Upromise is an optional service offered by Upromise, Inc., is separate from the CollegeChoice 529 Direct Savings Plan, and is not affiliated with the State of Indiana. Terms and conditions apply to the Upromise service. Participating companies, contribution levels, and terms and conditions are subject to change at any time without notice. Transfers from Upromise to a CollegeChoice 529 Direct Savings account are subject to a $25 minimum.

Upromise and the Upromise logo are registered service marks of Upromise, Inc.
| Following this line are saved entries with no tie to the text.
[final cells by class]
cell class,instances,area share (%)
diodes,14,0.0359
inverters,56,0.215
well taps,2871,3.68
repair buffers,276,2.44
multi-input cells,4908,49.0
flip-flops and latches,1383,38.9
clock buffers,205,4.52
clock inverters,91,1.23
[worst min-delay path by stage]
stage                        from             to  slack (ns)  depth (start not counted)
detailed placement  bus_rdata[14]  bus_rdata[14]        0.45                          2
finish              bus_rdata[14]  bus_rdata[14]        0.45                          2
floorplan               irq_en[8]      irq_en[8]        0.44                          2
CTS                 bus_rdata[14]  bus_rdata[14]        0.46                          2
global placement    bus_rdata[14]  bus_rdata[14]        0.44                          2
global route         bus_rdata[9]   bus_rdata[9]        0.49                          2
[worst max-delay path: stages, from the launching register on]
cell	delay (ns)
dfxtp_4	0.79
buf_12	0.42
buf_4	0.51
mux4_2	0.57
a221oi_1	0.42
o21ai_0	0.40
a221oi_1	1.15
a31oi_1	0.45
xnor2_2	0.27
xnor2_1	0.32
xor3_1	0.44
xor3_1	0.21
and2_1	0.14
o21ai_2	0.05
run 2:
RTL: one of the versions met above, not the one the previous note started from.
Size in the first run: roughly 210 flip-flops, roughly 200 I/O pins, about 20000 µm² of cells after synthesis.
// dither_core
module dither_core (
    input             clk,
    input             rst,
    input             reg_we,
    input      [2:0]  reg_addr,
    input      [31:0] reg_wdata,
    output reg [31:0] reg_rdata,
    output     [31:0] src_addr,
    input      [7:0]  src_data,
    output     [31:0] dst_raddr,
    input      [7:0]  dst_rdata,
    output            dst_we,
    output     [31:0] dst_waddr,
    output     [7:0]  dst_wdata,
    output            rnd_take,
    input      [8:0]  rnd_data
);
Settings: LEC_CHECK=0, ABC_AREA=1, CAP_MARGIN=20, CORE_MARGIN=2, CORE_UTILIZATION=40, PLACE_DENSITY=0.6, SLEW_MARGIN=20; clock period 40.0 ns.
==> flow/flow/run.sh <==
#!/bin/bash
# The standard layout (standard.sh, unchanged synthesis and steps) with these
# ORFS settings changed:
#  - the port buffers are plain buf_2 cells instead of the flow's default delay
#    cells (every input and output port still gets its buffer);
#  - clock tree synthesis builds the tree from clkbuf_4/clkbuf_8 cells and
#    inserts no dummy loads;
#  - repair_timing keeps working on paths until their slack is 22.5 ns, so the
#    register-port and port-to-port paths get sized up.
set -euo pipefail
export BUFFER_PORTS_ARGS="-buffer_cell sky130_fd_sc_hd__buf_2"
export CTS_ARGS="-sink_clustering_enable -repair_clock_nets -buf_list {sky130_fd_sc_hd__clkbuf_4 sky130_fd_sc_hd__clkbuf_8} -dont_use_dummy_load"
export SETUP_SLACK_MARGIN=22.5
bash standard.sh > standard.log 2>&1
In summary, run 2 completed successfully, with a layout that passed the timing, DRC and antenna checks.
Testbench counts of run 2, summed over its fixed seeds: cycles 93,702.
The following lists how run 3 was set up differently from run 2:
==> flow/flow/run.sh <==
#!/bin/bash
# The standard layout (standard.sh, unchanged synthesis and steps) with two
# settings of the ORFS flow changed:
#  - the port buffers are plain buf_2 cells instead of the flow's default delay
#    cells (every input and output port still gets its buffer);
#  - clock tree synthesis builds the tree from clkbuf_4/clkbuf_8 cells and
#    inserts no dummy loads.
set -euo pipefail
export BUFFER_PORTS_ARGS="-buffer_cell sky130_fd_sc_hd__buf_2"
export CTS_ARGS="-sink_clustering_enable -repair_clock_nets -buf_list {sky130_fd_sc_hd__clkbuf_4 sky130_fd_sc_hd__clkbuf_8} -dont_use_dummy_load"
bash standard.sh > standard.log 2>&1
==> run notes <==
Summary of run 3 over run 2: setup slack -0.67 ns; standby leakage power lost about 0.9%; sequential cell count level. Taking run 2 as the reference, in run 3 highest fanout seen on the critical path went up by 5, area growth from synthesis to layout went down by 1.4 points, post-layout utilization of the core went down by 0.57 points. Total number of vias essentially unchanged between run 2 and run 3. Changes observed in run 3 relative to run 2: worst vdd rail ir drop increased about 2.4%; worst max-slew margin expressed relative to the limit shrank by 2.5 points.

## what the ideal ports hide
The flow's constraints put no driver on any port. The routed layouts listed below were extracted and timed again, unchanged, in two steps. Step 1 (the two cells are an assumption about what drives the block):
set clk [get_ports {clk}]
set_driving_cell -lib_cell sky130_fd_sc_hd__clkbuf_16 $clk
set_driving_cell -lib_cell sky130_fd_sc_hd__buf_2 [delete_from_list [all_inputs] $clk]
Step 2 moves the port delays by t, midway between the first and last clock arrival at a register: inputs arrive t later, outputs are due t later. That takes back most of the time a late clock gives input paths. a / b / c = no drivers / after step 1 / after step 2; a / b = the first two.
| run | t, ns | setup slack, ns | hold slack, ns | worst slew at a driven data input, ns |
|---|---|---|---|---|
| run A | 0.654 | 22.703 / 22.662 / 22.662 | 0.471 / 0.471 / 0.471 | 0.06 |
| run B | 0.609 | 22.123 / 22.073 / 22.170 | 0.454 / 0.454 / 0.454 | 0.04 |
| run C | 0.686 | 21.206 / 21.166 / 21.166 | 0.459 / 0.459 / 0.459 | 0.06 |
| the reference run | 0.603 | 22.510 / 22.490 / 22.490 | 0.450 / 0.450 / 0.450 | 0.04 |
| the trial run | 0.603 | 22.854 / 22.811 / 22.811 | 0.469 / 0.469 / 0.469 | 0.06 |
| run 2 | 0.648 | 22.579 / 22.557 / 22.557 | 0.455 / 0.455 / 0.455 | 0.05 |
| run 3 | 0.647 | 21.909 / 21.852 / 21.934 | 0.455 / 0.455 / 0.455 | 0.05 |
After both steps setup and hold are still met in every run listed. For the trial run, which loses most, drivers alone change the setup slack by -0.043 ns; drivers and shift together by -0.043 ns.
1 Earnings on non-qualified withdrawals are subject to federal income tax and may be subject to a 10% federal penalty tax, as well as state and local income taxes. The availability of tax or other benefits may be contingent on meeting other requirements. See the Disclosure Booklet for more details on qualified expenses.
2 Section 529 defines a family member as: a son, daughter, stepson or stepdaughter, or a descendant of any such person; a brother, sister, stepbrother, or stepsister; the father or mother, or an ancestor of either; a stepfather or stepmother; a son or daughter of a brother or sister; a brother or sister of the father or mother; a son-in-law, daughter-in-law, father-in-law, mother-in-law, brother-in-law, or sister-in-law; the spouse of the beneficiary or the spouse of any individual described above; or a first cousin of the beneficiary. Gift or generation-skipping transfer taxes may apply. Please consult with your tax advisor for further information.
3 An investment plan of regular investment cannot assure a profit or protect against a loss in a declining market.
4 In the event the donor does not survive the five-year period, a pro-rated amount will revert to the donor's taxable estate.